According to the sutra, King Ajātasattu visited Gautama Buddha, who, at the time, was living in the mango grove of Jīvaka in Rajagaha among 1250 bhikkhus. The king posed the Buddha the question of whether or not it was possible that the life of a śramaṇa could bear fruit in the same way as the lives of craftsmen bear fruit, declaring that he had previously asked six teachers (Pūraṇa Kassapa, Makkhali Gosāla, Ajita Kesakambala, Pakudha Kaccāyana, Nigaṇṭha Nāṭaputta and Sañjaya Belaṭṭhaputta) the same question, yet had not found a satisfactory answer. At the Buddha's request, King Ajātasattu describes, the answers given to him by the six other teachers.

The names below are provided in Sanskrit, with the equivalent Pali names given in parentheses.

=== Pūrṇa Kāśyapa (Pūraṇa Kassapa) ===
The first spiritual teacher to whom Ajātasattu posed his question was Pūraṇa Kassapa. Kassapa posited the theory of akiriyāvāda (non-doing): actions considered good and evil carried no inherent morality and thus there exists no future consequence from committing either "good" or "evil" deeds.

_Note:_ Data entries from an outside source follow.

[config.mk]
export PLATFORM = sky130hd
export DESIGN_NAME = fpu_noncomp_top
export DESIGN_NICKNAME = d
export VERILOG_FILES = /design/src/fpu_pkg.sv /design/src/fp_op_decode.sv /design/src/fpu_issue_ctrl.sv /design/src/fp_hold_buffer.sv /design/src/fp_noncomp_unit.sv /design/src/fp_result_pipe.sv /design/src/fpu_noncomp_top.sv
export VERILOG_INCLUDE_DIRS = /design/src /design/src/include
export SDC_FILE = /design/constraint.sdc
export NUM_CORES = 1
export LEC_CHECK = 0
export BUFFER_PORTS_ARGS = -buffer_cell sky130_fd_sc_hd__buf_4
export CORE_ASPECT_RATIO = 0.7
export CORE_UTILIZATION = 27
export DETAILED_ROUTE_END_ITERATION = 8
export PLACE_DENSITY = 0.43
export SYNTH_ARGS = -nofsm -noshare
export SYNTH_HDL_FRONTEND = slang
export SYNTH_HIERARCHICAL = 1
export SYNTH_SLANG_ARGS = --single-unit
[constraint.sdc]
create_clock -name clk_i -period 4.4 [get_ports clk_i]
set_input_delay 0.44 -clock clk_i [delete_from_list [all_inputs] [get_ports clk_i]]
set_output_delay 0.44 -clock clk_i [all_outputs]
set_load 0.01 [all_outputs]
[src/include/fpu_defines.svh]
/* Widths, pipeline depth and canonical NaN for the FP32 noncomp wrapper */

`ifndef FPU_DEFINES_SVH
`define FPU_DEFINES_SVH

`define FPU_FLEN           32             // Operand and result width
`define FPU_TAG_BITS       3              // Transaction id width
`define FPU_STATUS_BITS    5              // NV DZ OF UF NX, NV on top
`define FPU_NONCOMP_STAGES 2              // Result pipeline depth

// Canonical quiet NaN: positive, all-ones exponent, mantissa MSB only
`define FPU_CANON_NAN      32'h7fc0_0000

`endif

[src/fpu_pkg.sv]
/* Width typedefs, operator encodings and issue state for the noncomp wrapper */

`default_nettype none

package fpu_pkg;

    `include "fpu_defines.svh"

    // ------------------------------------------------------------------------
    // Data widths
    // ------------------------------------------------------------------------
    typedef logic [`FPU_FLEN-1:0]        fp_word_t;     // One FP32 value
    typedef logic [`FPU_TAG_BITS-1:0]    fpu_tag_t;     // Transaction id
    typedef logic [`FPU_STATUS_BITS-1:0] fpu_status_t;  // NV DZ OF UF NX
    typedef logic [2:0]                  fp_rm_t;       // Raw rm field

    // ------------------------------------------------------------------------
    // Operators
    // ------------------------------------------------------------------------
    // Operator as it arrives from issue
    typedef enum logic [2:0] {
        FSGNJ    = 3'd0,
        FMIN_MAX = 3'd1,
        FCMP     = 3'd2,
        FCLASS   = 3'd3,
        FMV_F2X  = 3'd4,
        FMV_X2F  = 3'd5
    } fu_op_e;

    // Operation seen by the noncomp unit, variant in the sub-op field
    typedef enum logic [1:0] {
        OP_SGNJ     = 2'd0,
        OP_MINMAX   = 2'd1,
        OP_CMP      = 2'd2,
        OP_CLASSIFY = 2'd3
    } noncomp_op_e;

    // Protocol inversion machine
    typedef enum logic {
        READY = 1'b0,  // Upstream sees ready
        STALL = 1'b1   // Hold buffer owns the pipe input
    } issue_state_e;

endpackage

`default_nettype wire

[src/fp_op_decode.sv]
/* Issue operator and rm field to internal operation and sub-operation */

`timescale 1ns/1ps
`default_nettype none

module fp_op_decode import fpu_pkg::*; (
    input  fu_op_e      fpu_op_i,
    input  fp_rm_t      fpu_rm_i,
    output noncomp_op_e dec_op_o,
    output fp_rm_t      dec_sub_o
);

    fp_rm_t rm_masked;

    // Top rm bit is an alternate-format flag upstream, not a sub-op bit
    assign rm_masked = {1'b0, fpu_rm_i[1:0]};

    always_comb begin : p_decode
        dec_op_o  = OP_SGNJ;    // Sign injection by default
        dec_sub_o = rm_masked;
        unique case (fpu_op_i)
            FSGNJ:    dec_op_o = OP_SGNJ;      // sgnj/sgnjn/sgnjx in rm
            FMIN_MAX: dec_op_o = OP_MINMAX;    // rm[0] picks max
            FCMP:     dec_op_o = OP_CMP;       // le/lt/eq in rm
            FCLASS:   dec_op_o = OP_CLASSIFY;  // rm ignored by the unit
            // Moves need no recoding, run them as raw passthrough
            FMV_F2X,
            FMV_X2F: begin
                dec_op_o  = OP_SGNJ;
                dec_sub_o = 3'b011;
            end
            default: ;
        endcase
    end

endmodule

`default_nettype wire

[src/fpu_issue_ctrl.sv]
/* READY/STALL machine that inverts the issue handshake, with flush */

`timescale 1ns/1ps
`default_nettype none

module fpu_issue_ctrl import fpu_pkg::*; (
    input  logic clk_i,
    input  logic rst_ni,
    input  logic flush_i,
    input  logic fpu_valid_i,
    input  logic pipe_ready_i,
    output logic fpu_ready_o,
    output logic pipe_valid_o,
    output logic hold_o,      // Capture decoded inputs this cycle
    output logic use_hold_o   // Pipe input comes from the hold buffer
);

    issue_state_e state_q, state_d;

    always_comb begin : p_fsm
        fpu_ready_o  = 1'b0;
        pipe_valid_o = 1'b0;
        hold_o       = 1'b0;
        use_hold_o   = 1'b0;
        state_d      = state_q;
        unique case (state_q)
            READY: begin
                fpu_ready_o  = 1'b1;         // Promise acceptance
                pipe_valid_o = fpu_valid_i;  // Live inputs straight to the pipe
                // Pipe refuses, park the operation and take the token back
                if (fpu_valid_i && !pipe_ready_i) begin
                    fpu_ready_o = 1'b0;
                    hold_o      = 1'b1;
                    state_d     = STALL;
                end
            end
            STALL: begin
                pipe_valid_o = 1'b1;
                use_hold_o   = 1'b1;
                if (pipe_ready_i) begin  // Held op drains this edge
                    fpu_ready_o = 1'b1;
                    state_d     = READY;
                end
            end
            default: ;
        endcase
        if (flush_i) state_d = READY;  // Flush wins over everything
    end

    always_ff @(posedge clk_i or negedge rst_ni) begin : p_state
        if (!rst_ni) begin
            state_q <= READY;
        end else begin
            state_q <= state_d;
        end
    end

    // ------------------------------------------------------------------------
    // Assertions
    // ------------------------------------------------------------------------
    a_stall_owns_pipe: assert property (@(posedge clk_i) disable iff (!rst_ni)
        state_q == STALL |-> pipe_valid_o && !hold_o);
    a_no_ready_on_hold: assert property (@(posedge clk_i) disable iff (!rst_ni)
        hold_o |-> !fpu_ready_o);

endmodule

`default_nettype wire

[src/fp_hold_buffer.sv]
/* Hold register for decoded op, operands and tag, with the bypass mux */

`timescale 1ns/1ps
`default_nettype none

module fp_hold_buffer import fpu_pkg::*; (
    input  logic        clk_i,
    input  logic        rst_ni,
    input  logic        hold_i,
    input  logic        use_hold_i,
    input  noncomp_op_e dec_op_i,
    input  fp_rm_t      dec_sub_i,
    input  fp_word_t    operand_a_i,
    input  fp_word_t    operand_b_i,
    input  fpu_tag_t    tag_i,
    output noncomp_op_e sel_op_o,
    output fp_rm_t      sel_sub_o,
    output fp_word_t    sel_a_o,
    output fp_word_t    sel_b_o,
    output fpu_tag_t    sel_tag_o
);

    noncomp_op_e op_q;
    fp_rm_t      sub_q;
    fp_word_t    a_q, b_q;
    fpu_tag_t    tag_q;

    always_ff @(posedge clk_i or negedge rst_ni) begin : p_hold
        if (!rst_ni) begin
            op_q  <= OP_SGNJ;
            sub_q <= '0;
            a_q   <= '0;
            b_q   <= '0;
            tag_q <= '0;
        end else if (hold_i) begin  // Snapshot while upstream is stalled
            op_q  <= dec_op_i;
            sub_q <= dec_sub_i;
            a_q   <= operand_a_i;
            b_q   <= operand_b_i;
            tag_q <= tag_i;
        end
    end

    // Replay the snapshot in STALL, otherwise bypass
    assign sel_op_o  = use_hold_i ? op_q  : dec_op_i;
    assign sel_sub_o = use_hold_i ? sub_q : dec_sub_i;
    assign sel_a_o   = use_hold_i ? a_q   : operand_a_i;
    assign sel_b_o   = use_hold_i ? b_q   : operand_b_i;
    assign sel_tag_o = use_hold_i ? tag_q : tag_i;

endmodule

`default_nettype wire

[src/fp_noncomp_unit.sv]
/* Combinational FP32 sign injection, min/max, compare and classify */

`timescale 1ns/1ps
`default_nettype none

`include "fpu_defines.svh"

module fp_noncomp_unit import fpu_pkg::*; (
    input  noncomp_op_e op_i,
    input  fp_rm_t      sub_i,
    input  fp_word_t    operand_a_i,
    input  fp_word_t    operand_b_i,
    output fp_word_t    result_o,
    output fpu_status_t status_o
);

    // One-hot class in RISC-V fclass order, bit 0 is -inf, bit 9 is qNaN
    function automatic logic [9:0] fp_class(input fp_word_t x);
        logic [9:0] mask;
        logic       exp_ones, exp_zero, man_zero;
        exp_ones = &x[30:23];
        exp_zero = ~|x[30:23];
        man_zero = ~|x[22:0];
        mask     = '0;
        if (exp_ones && !man_zero)      mask[x[22] ? 9 : 8] = 1'b1;  // qNaN / sNaN
        else if (exp_ones)              mask[x[31] ? 0 : 7] = 1'b1;  // Infinity
        else if (exp_zero && man_zero)  mask[x[31] ? 3 : 4] = 1'b1;  // Zero
        else if (exp_zero)              mask[x[31] ? 2 : 5] = 1'b1;  // Subnormal
        else                            mask[x[31] ? 1 : 6] = 1'b1;  // Normal
        return mask;
    endfunction

    logic [9:0] a_cls, b_cls;
    logic       a_nan, b_nan, any_snan;
    logic       both_zero;
    logic       a_lt_b;     // Total order, -0 below +0
    logic       cmp_lt, cmp_eq;
    logic       nv;

    assign a_cls     = fp_class(operand_a_i);
    assign b_cls     = fp_class(operand_b_i);
    assign a_nan     = a_cls[9] | a_cls[8];
    assign b_nan     = b_cls[9] | b_cls[8];
    assign any_snan  = a_cls[8] | b_cls[8];
    assign both_zero = (a_cls[3] | a_cls[4]) & (b_cls[3] | b_cls[4]);

    // Sign-magnitude compare, flipped magnitude order for two negatives
    assign a_lt_b = (operand_a_i[31] != operand_b_i[31]) ? operand_a_i[31] :
                    operand_a_i[31] ? (operand_a_i[30:0] > operand_b_i[30:0]) :
                                      (operand_a_i[30:0] < operand_b_i[30:0]);

    // IEEE compare treats both zeros as equal
    assign cmp_eq = (operand_a_i == operand_b_i) | both_zero;
    assign cmp_lt = a_lt_b & ~both_zero;

    always_comb begin : p_result
        result_o = '0;
        nv       = 1'b0;
        unique case (op_i)
            // ----------------------------------------------------------------
            // Sign injection, magnitude always from a
            // ----------------------------------------------------------------
            OP_SGNJ: begin
                unique case (sub_i)
                    3'b000:  result_o = {operand_b_i[31], operand_a_i[30:0]};
                    3'b001:  result_o = {~operand_b_i[31], operand_a_i[30:0]};
                    3'b010:  result_o = {operand_a_i[31] ^ operand_b_i[31],
                                         operand_a_i[30:0]};
                    default: result_o = operand_a_i;  // Move passthrough
                endcase
            end
            OP_MINMAX: begin
                nv = any_snan;
                if (a_nan && b_nan)  result_o = `FPU_CANON_NAN;
                else if (a_nan)      result_o = operand_b_i;  // NaN loses
                else if (b_nan)      result_o = operand_a_i;
                else if (sub_i[0])   result_o = a_lt_b ? operand_b_i : operand_a_i;  // Max
                else                 result_o = a_lt_b ? operand_a_i : operand_b_i;
            end
            OP_CMP: begin
                unique case (sub_i)
                    3'b000: begin  // le, signaling
                        nv          = a_nan | b_nan;
                        result_o[0] = ~(a_nan | b_nan) & (cmp_lt | cmp_eq);
                    end
                    3'b001: begin  // lt, signaling
                        nv          = a_nan | b_nan;
                        result_o[0] = ~(a_nan | b_nan) & cmp_lt;
                    end
                    3'b010: begin  // eq, quiet
                        nv          = any_snan;
                        result_o[0] = ~(a_nan | b_nan) & cmp_eq;
                    end
                    default: ;
                endcase
            end
            OP_CLASSIFY: result_o = fp_word_t'(a_cls);
            default: ;
        endcase
    end

    // Only NV can ever be raised here
    assign status_o = {nv, {(`FPU_STATUS_BITS-1){1'b0}}};

endmodule

`default_nettype wire

[src/fp_result_pipe.sv]
/* Valid/ready stage chain for result, status and tag, flushable */

`timescale 1ns/1ps
`default_nettype none

`include "fpu_defines.svh"

module fp_result_pipe import fpu_pkg::*; #(
    parameter int unsigned NumStages = `FPU_NONCOMP_STAGES  // 1 to 4
) (
    input  logic        clk_i,
    input  logic        rst_ni,
    input  logic        flush_i,
    input  logic        in_valid_i,
    output logic        in_ready_o,
    input  fp_word_t    result_i,
    input  fpu_status_t status_i,
    input  fpu_tag_t    tag_i,
    output logic        out_valid_o,
    input  logic        out_ready_i,
    output fp_word_t    result_o,
    output fpu_status_t status_o,
    output fpu_tag_t    tag_o
);

    if (NumStages < 1 || NumStages > 4) begin : g_bad_depth
        $error("NumStages must be 1 to 4");
    end

    // Index 0 is the pipe input, index i+1 the output of stage i
    logic [NumStages:0] vld, rdy;
    fp_word_t           res [NumStages+1];
    fpu_status_t        sts [NumStages+1];
    fpu_tag_t           tag [NumStages+1];

    assign vld[0]         = in_valid_i;
    assign res[0]         = result_i;
    assign sts[0]         = status_i;
    assign tag[0]         = tag_i;
    assign rdy[NumStages] = out_ready_i;

    for (genvar i = 0; i < NumStages; i++) begin : g_stage
        logic        valid_q;
        fp_word_t    res_q;
        fpu_status_t sts_q;
        fpu_tag_t    tag_q;

        // Stage moves when empty or when its successor takes the item
        assign rdy[i] = !valid_q || rdy[i+1];

        always_ff @(posedge clk_i or negedge rst_ni) begin : p_valid
            if (!rst_ni) begin
                valid_q <= 1'b0;
            end else if (flush_i) begin
                valid_q <= 1'b0;  // Drop everything in flight
            end else if (rdy[i]) begin
                valid_q <= vld[i];
            end
        end

        always_ff @(posedge clk_i) begin : p_data
            if (rdy[i] && vld[i]) begin
                res_q <= res[i];
                sts_q <= sts[i];
                tag_q <= tag[i];
            end
        end

        assign vld[i+1] = valid_q;
        assign res[i+1] = res_q;
        assign sts[i+1] = sts_q;
        assign tag[i+1] = tag_q;
    end

    assign in_ready_o  = rdy[0];
    assign out_valid_o = vld[NumStages];
    assign result_o    = res[NumStages];
    assign status_o    = sts[NumStages];
    assign tag_o       = tag[NumStages];

    // Downstream sees a frozen item until it takes it
    a_out_stable: assert property (@(posedge clk_i) disable iff (!rst_ni || flush_i)
        out_valid_o && !out_ready_i |=> out_valid_o && $stable(result_o) &&
                                        $stable(status_o) && $stable(tag_o));

endmodule

`default_nettype wire

[src/fpu_noncomp_top.sv]
/* FP32 noncomp issue wrapper: decode, protocol inversion, unit and pipeline */

`timescale 1ns/1ps
`default_nettype none

module fpu_noncomp_top import fpu_pkg::*; (
    input  logic        clk_i,
    input  logic        rst_ni,
    input  logic        flush_i,
    // Issue side
    input  logic        fpu_valid_i,
    output logic        fpu_ready_o,
    input  fu_op_e      fpu_op_i,
    input  fp_rm_t      fpu_rm_i,
    input  fp_word_t    operand_a_i,
    input  fp_word_t    operand_b_i,
    input  fpu_tag_t    fpu_trans_id_i,
    // Writeback side
    output logic        fpu_valid_o,
    input  logic        fpu_out_ready_i,
    output fp_word_t    result_o,
    output fpu_status_t fpu_status_o,
    output fpu_tag_t    fpu_trans_id_o
);

    noncomp_op_e dec_op, sel_op;
    fp_rm_t      dec_sub, sel_sub;
    fp_word_t    sel_a, sel_b, unit_result;
    fpu_tag_t    sel_tag;
    fpu_status_t unit_status;
    logic        pipe_valid, pipe_ready;
    logic        hold, use_hold;

    fp_op_decode i_decode (
        .fpu_op_i  (fpu_op_i),
        .fpu_rm_i  (fpu_rm_i),
        .dec_op_o  (dec_op),
        .dec_sub_o (dec_sub)
    );

    fpu_issue_ctrl i_ctrl (
        .clk_i        (clk_i),
        .rst_ni       (rst_ni),
        .flush_i      (flush_i),
        .fpu_valid_i  (fpu_valid_i),
        .pipe_ready_i (pipe_ready),
        .fpu_ready_o  (fpu_ready_o),
        .pipe_valid_o (pipe_valid),
        .hold_o       (hold),
        .use_hold_o   (use_hold)
    );

    fp_hold_buffer i_hold (
        .clk_i       (clk_i),
        .rst_ni      (rst_ni),
        .hold_i      (hold),
        .use_hold_i  (use_hold),
        .dec_op_i    (dec_op),
        .dec_sub_i   (dec_sub),
        .operand_a_i (operand_a_i),
        .operand_b_i (operand_b_i),
        .tag_i       (fpu_trans_id_i),
        .sel_op_o    (sel_op),
        .sel_sub_o   (sel_sub),
        .sel_a_o     (sel_a),
        .sel_b_o     (sel_b),
        .sel_tag_o   (sel_tag)
    );

    fp_noncomp_unit i_unit (
        .op_i        (sel_op),
        .sub_i       (sel_sub),
        .operand_a_i (sel_a),
        .operand_b_i (sel_b),
        .result_o    (unit_result),
        .status_o    (unit_status)
    );

    // Result visible at edge N+NumStages for an op taken at edge N
    fp_result_pipe i_pipe (
        .clk_i       (clk_i),
        .rst_ni      (rst_ni),
        .flush_i     (flush_i),
        .in_valid_i  (pipe_valid),
        .in_ready_o  (pipe_ready),
        .result_i    (unit_result),
        .status_i    (unit_status),
        .tag_i       (sel_tag),
        .out_valid_o (fpu_valid_o),
        .out_ready_i (fpu_out_ready_i),
        .result_o    (result_o),
        .status_o    (fpu_status_o),
        .tag_o       (fpu_trans_id_o)
    );

endmodule

`default_nettype wire
[config.mk]
export PLATFORM = sky130hd
export DESIGN_NAME = ftoi_unit
export DESIGN_NICKNAME = d
export VERILOG_FILES = /design/src/ooo_pkg.sv /design/src/fp_pkg.sv /design/src/conv_station.sv /design/src/ftoi_core.sv /design/src/ftoi_unit.sv /design/src/pipe_stage.sv
export SDC_FILE = /design/constraint.sdc
export NUM_CORES = 1
export LEC_CHECK = 0
export ABC_AREA = 1
export BUFFER_PORTS_ARGS = -buffer_cell sky130_fd_sc_hd__buf_2
export CAP_MARGIN = 20
export CORE_AREA = 2 2 172 174
export DETAILED_ROUTE_END_ITERATION = 10
export DIE_AREA = 0 0 174 176
export PLACE_DENSITY = 0.72
export SLEW_MARGIN = 15
export SYNTH_ARGS = -nofsm -noshare
export SYNTH_HDL_FRONTEND = slang
export SYNTH_SLANG_ARGS = --single-unit
[constraint.sdc]
create_clock -name clk -period 4.6 [get_ports clk]
set_clock_uncertainty 0.2 [all_clocks]
set_input_delay 0 -clock clk [delete_from_list [all_inputs] [get_ports clk]]
set_output_delay 0 -clock clk [all_outputs]
set_load 0.02 [all_outputs]
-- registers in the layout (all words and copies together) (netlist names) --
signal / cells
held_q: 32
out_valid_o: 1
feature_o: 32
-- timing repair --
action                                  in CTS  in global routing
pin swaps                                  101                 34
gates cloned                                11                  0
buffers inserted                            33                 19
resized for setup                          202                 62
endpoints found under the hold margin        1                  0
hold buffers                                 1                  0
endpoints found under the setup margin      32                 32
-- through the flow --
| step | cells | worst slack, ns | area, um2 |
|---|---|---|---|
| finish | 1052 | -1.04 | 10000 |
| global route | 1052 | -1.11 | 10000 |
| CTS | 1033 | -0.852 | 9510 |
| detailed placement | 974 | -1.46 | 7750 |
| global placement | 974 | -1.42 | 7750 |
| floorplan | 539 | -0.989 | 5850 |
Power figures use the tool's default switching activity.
==> src/rtl/cnn_config.svh <==
`ifndef CNN_CONFIG_SVH
`define CNN_CONFIG_SVH

// datapath widths
`define CNN_FEATURE_WIDTH 16      // feature, sum, bias and result
`define CNN_SCALER_WIDTH  16      // signed fixed-point scaler
`define CNN_SCALE_SHIFT   8       // fraction bits of the scaler

// geometry
`define CNN_KERNEL_SIZE   3
`define CNN_TN            2       // input channels
`define CNN_TM            2       // output channels
`define CNN_MAX_ROW       32      // widest conv-output row

`define CNN_CONV_LATENCY  8       // select + 4 tree levels + channel sum + scale + bias

`endif
==> src/rtl/cnn_pkg.sv <==
`include "cnn_config.svh"

package cnn_pkg;

    typedef logic signed [`CNN_FEATURE_WIDTH-1:0] feature_t;

    // 01 -> +f, 11 -> -f, 00/10 -> 0
    typedef logic [1:0] weight_t;

    // [channel][row][col]
    typedef feature_t [`CNN_TN-1:0][`CNN_KERNEL_SIZE-1:0][`CNN_KERNEL_SIZE-1:0] window_t;

    // [out channel][in channel][row][col]
    typedef weight_t [`CNN_TM-1:0][`CNN_TN-1:0]
                     [`CNN_KERNEL_SIZE-1:0][`CNN_KERNEL_SIZE-1:0] weight_set_t;

    // one value per output channel
    typedef feature_t [`CNN_TM-1:0] chan_vec_t;

endpackage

=== Maskarī Gośālīputra (Makkhali Gosāla) ===
Makkhali Gosala, the second teacher visited by Ajātasattu, subscribed to the doctrine of non-causality; the attainment of any condition is dependent on circumstance, fate, or nature rather than human will and events lack in root cause. Like Kassapa, Gosāla denied the existence of karma and vipaka. This doctrine has been likened to fatalism and determinism. His theory is also called the theory of causelessness (Ahetukavāda), the theory of natural purity (Saṃsārasuddhivāda).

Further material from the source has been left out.